Os dados são do Dam Removal Europe e revelam que, em 2024, foram removidas 542 barreiras dos rios europeus, o que corresponde a mais de 2.900 quilómetros de rios que voltaram a estar conectados.

Joana Bénard da Costa - RTP /
RTP

A remoção destas barreiras, na sua maioria obsoletas, vem contribuir para a resiliência climática, para melhorar a segurança hídrica e alimentar e para reverter a perda de natureza. Trata-se de um aumento de 11 por cento em relação ao ano anterior.

O relatório divulgado esta quinta-feira aponta os países que mais se destacaram: a Finlândia surge na liderança,com pelo menos 138 remoções de barreiras, seguida por França, Espanha e Suécia.

Portugal, pelo contrário, está nos últimos lugares da tabela, com apenas uma barreira removida, a barreira de Perofilho.Em comunicado, a World Wide Fund for Nature sublinha que Portugal permanece “inamovível” perante esta tendência europeia, “sendo desconhecido o número de barreiras que o Governo tem removido”.


"Rios contínuos e em bom estado são fundamentais para a adaptação à crise climática e para a recuperação da biodiversidade", alerta Manuela Oliveira, coordenadora de água da WWF Portugal, uma vez que a fragmentação dos rios europeus altera o fluxo natural de água, diminui a resiliência dos ecossistemas e contribui para o declínio nas populações de espécies de água doce.

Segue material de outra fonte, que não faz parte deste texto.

`config.mk`:
```
export PLATFORM = sky130hd
export DESIGN_NAME = grid_first_fit_slot_allocator
export DESIGN_NICKNAME = d
export VERILOG_FILES = /design/src/gffsa_pkg.sv /design/src/grid_first_fit_slot_allocator.sv
export SDC_FILE = /design/constraint.sdc
export NUM_CORES = 1
export LEC_CHECK = 0
export BUFFER_PORTS_ARGS = -buffer_cell sky130_fd_sc_hd__buf_2
export CELL_PAD_IN_SITES_DETAIL_PLACEMENT = 0
export CELL_PAD_IN_SITES_GLOBAL_PLACEMENT = 1
export CORE_UTILIZATION = 25
export CTS_CLUSTER_SIZE = 30
export DETAILED_ROUTE_END_ITERATION = 16
export HOLD_SLACK_MARGIN = 0.15
export PLACE_DENSITY_LB_ADDON = 0.12
export SYNTH_ARGS = -nofsm -noshare
export SYNTH_HDL_FRONTEND = slang
export SYNTH_SLANG_ARGS = --single-unit
```
`constraint.sdc`:
```
create_clock -name clk -period 9.9 [get_ports clk]
set_clock_uncertainty 0.1 [all_clocks]
set_input_delay 0.99 -clock clk [delete_from_list [all_inputs] [get_ports clk]]
set_output_delay 0.99 -clock clk [all_outputs]
set_load 0.05 [all_outputs]
```
==> src/hw/rtl/azn_pkg.sv <==
`default_nettype none

package azn_pkg;

    localparam int AXIS_W       = 16;
    localparam int DEG_W        = 8;
    localparam int IDX_W        = 7;
    localparam int SEARCH_STEPS = 7;
    localparam int TAB_LAST     = 90;
    localparam int FRAC_W       = 32;

    localparam logic [DEG_W-1:0] DEG_NONE      = 8'd0;
    localparam logic [DEG_W-1:0] DEG_RIGHT     = 8'd90;
    localparam logic [DEG_W-1:0] DEG_HALF_TURN = 8'd180;

    localparam logic [63:0] Q31_ONE     = 64'd2147483648;
    localparam logic [63:0] COS_ONE_Q31 = 64'd2147156576;
    localparam logic [63:0] SIN_ONE_Q31 = 64'd37478757;
    localparam logic [63:0] Q31_HALF    = 64'd1073741824;

    // cos^2(d deg) in Q32; entry 0 stands for 1.0 and is handled as a shift
    typedef logic [FRAC_W-1:0] cos_sq_tab_t [0:TAB_LAST];

    typedef struct packed {
        logic vec_zero;
        logic z_zero;
        logic z_neg;
    } azn_flags_t;

    function automatic cos_sq_tab_t build_cos_sq();
        cos_sq_tab_t tab;
        logic [63:0] c;
        logic [63:0] s;
        logic [63:0] nc;
        logic [63:0] ns;
        logic [63:0] sq64;
        logic [63:0] cq [0:45];
        logic [63:0] sn [0:45];
        c = Q31_ONE;
        s = '0;
        cq[0] = c;
        sn[0] = s;
        for (int k = 1; k <= 45; k++)
        begin
            nc = (c * COS_ONE_Q31 - s * SIN_ONE_Q31 + Q31_HALF) >> 31;
            ns = (s * COS_ONE_Q31 + c * SIN_ONE_Q31 + Q31_HALF) >> 31;
            c = nc;
            s = ns;
            cq[k] = c;
            sn[k] = s;
        end
        for (int k = 0; k <= 45; k++)
        begin
            sq64 = cq[k] * cq[k];
            tab[k] = sq64[61:30];
        end
        for (int k = 46; k <= TAB_LAST; k++)
        begin
            sq64 = sn[TAB_LAST-k] * sn[TAB_LAST-k];
            tab[k] = sq64[61:30];
        end
        tab[0]        = '0;
        tab[30]       = 32'hC000_0000;
        tab[45]       = 32'h8000_0000;
        tab[60]       = 32'h4000_0000;
        tab[TAB_LAST] = '0;
        return tab;
    endfunction

    localparam cos_sq_tab_t COS_SQ_Q32 = build_cos_sq();

endpackage

`default_nettype wire

==> src/hw/rtl/azn_front.sv <==
`default_nettype none

// Magnitudes, squares and |v|^2 in three stages.
module azn_front #(
    parameter int SB = 16
) (
    input  logic                          clk,
    input  logic                          rst_n,
    input  logic                          in_valid,
    output logic                          in_ready,
    input  logic [azn_pkg::AXIS_W-1:0]    x_sample,
    input  logic [azn_pkg::AXIS_W-1:0]    y_sample,
    input  logic [azn_pkg::AXIS_W-1:0]    z_sample,
    output logic                          out_valid,
    input  logic                          out_ready,
    output logic [2*SB-1:0]               r2,
    output logic [2*SB-2:0]               z2,
    output azn_pkg::azn_flags_t           flags
);

    localparam int MAG_W = SB;
    localparam int SQ_W  = 2*SB-1;
    localparam int R2_W  = 2*SB;

    function automatic logic [MAG_W-1:0] mag_of(input logic [azn_pkg::AXIS_W-1:0] raw);
        logic [MAG_W-1:0] f;
        f = raw[MAG_W-1:0];
        return f[MAG_W-1] ? MAG_W'(~f + 1'b1) : f;
    endfunction

    logic v1_reg, v2_reg, v3_reg;
    logic rdy1, rdy2, rdy3;

    logic [MAG_W-1:0] xm_reg, ym_reg, zm_reg;
    logic [MAG_W-1:0] xm_next, ym_next, zm_next;
    azn_pkg::azn_flags_t f1_reg, f1_next, f2_reg, f3_reg;
    logic [SQ_W-1:0] x2_reg, y2_reg, z2a_reg, z2b_reg;
    logic [SQ_W-1:0] x2_next, y2_next, z2_next;
    logic [R2_W-1:0] r2_reg, r2_next;

    assign rdy3     = !v3_reg || out_ready;
    assign rdy2     = !v2_reg || rdy3;
    assign rdy1     = !v1_reg || rdy2;
    assign in_ready = rdy1;

    always_comb
    begin
        xm_next = mag_of(x_sample);
        ym_next = mag_of(y_sample);
        zm_next = mag_of(z_sample);
        f1_next.z_neg    = z_sample[SB-1];
        f1_next.z_zero   = (zm_next == '0);
        f1_next.vec_zero = (xm_next == '0) && (ym_next == '0) && (zm_next == '0);
        x2_next = SQ_W'(xm_reg) * SQ_W'(xm_reg);
        y2_next = SQ_W'(ym_reg) * SQ_W'(ym_reg);
        z2_next = SQ_W'(zm_reg) * SQ_W'(zm_reg);
        r2_next = R2_W'(x2_reg) + R2_W'(y2_reg) + R2_W'(z2a_reg);
    end

    always_ff @(posedge clk or negedge rst_n)
    begin
        if (!rst_n)
        begin
            v1_reg <= 1'b0;
            v2_reg <= 1'b0;
            v3_reg <= 1'b0;
        end
        else
        begin
            if (rdy1) v1_reg <= in_valid;
            if (rdy2) v2_reg <= v1_reg;
            if (rdy3) v3_reg <= v2_reg;
        end
    end

    always_ff @(posedge clk)
    begin
        if (rdy1)
        begin
            xm_reg <= xm_next;
            ym_reg <= ym_next;
            zm_reg <= zm_next;
            f1_reg <= f1_next;
        end
        if (rdy2)
        begin
            x2_reg  <= x2_next;
            y2_reg  <= y2_next;
            z2a_reg <= z2_next;
            f2_reg  <= f1_reg;
        end
        if (rdy3)
        begin
            r2_reg  <= r2_next;
            z2b_reg <= z2a_reg;
            f3_reg  <= f2_reg;
        end
    end

    assign out_valid = v3_reg;
    assign r2        = r2_reg;
    assign z2        = z2b_reg;
    assign flags     = f3_reg;

endmodule

`default_nettype wire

Apesar do mau desempenho a nível nacional, a WWF congratula-se com os dados agora divulgados a nível europeu, afirmando que os números “evidenciam o apoio crescente à remoção de barreiras artificiais, nomeadamente as obsoletas, como ferramenta para reconectar e restaurar os rios para as pessoas e a natureza em toda a Europa, seguindo uma das metas da Lei Europeia do Restauro da Natureza de alcançar pelo menos 25.000 quilómetros de rios livres até 2030”.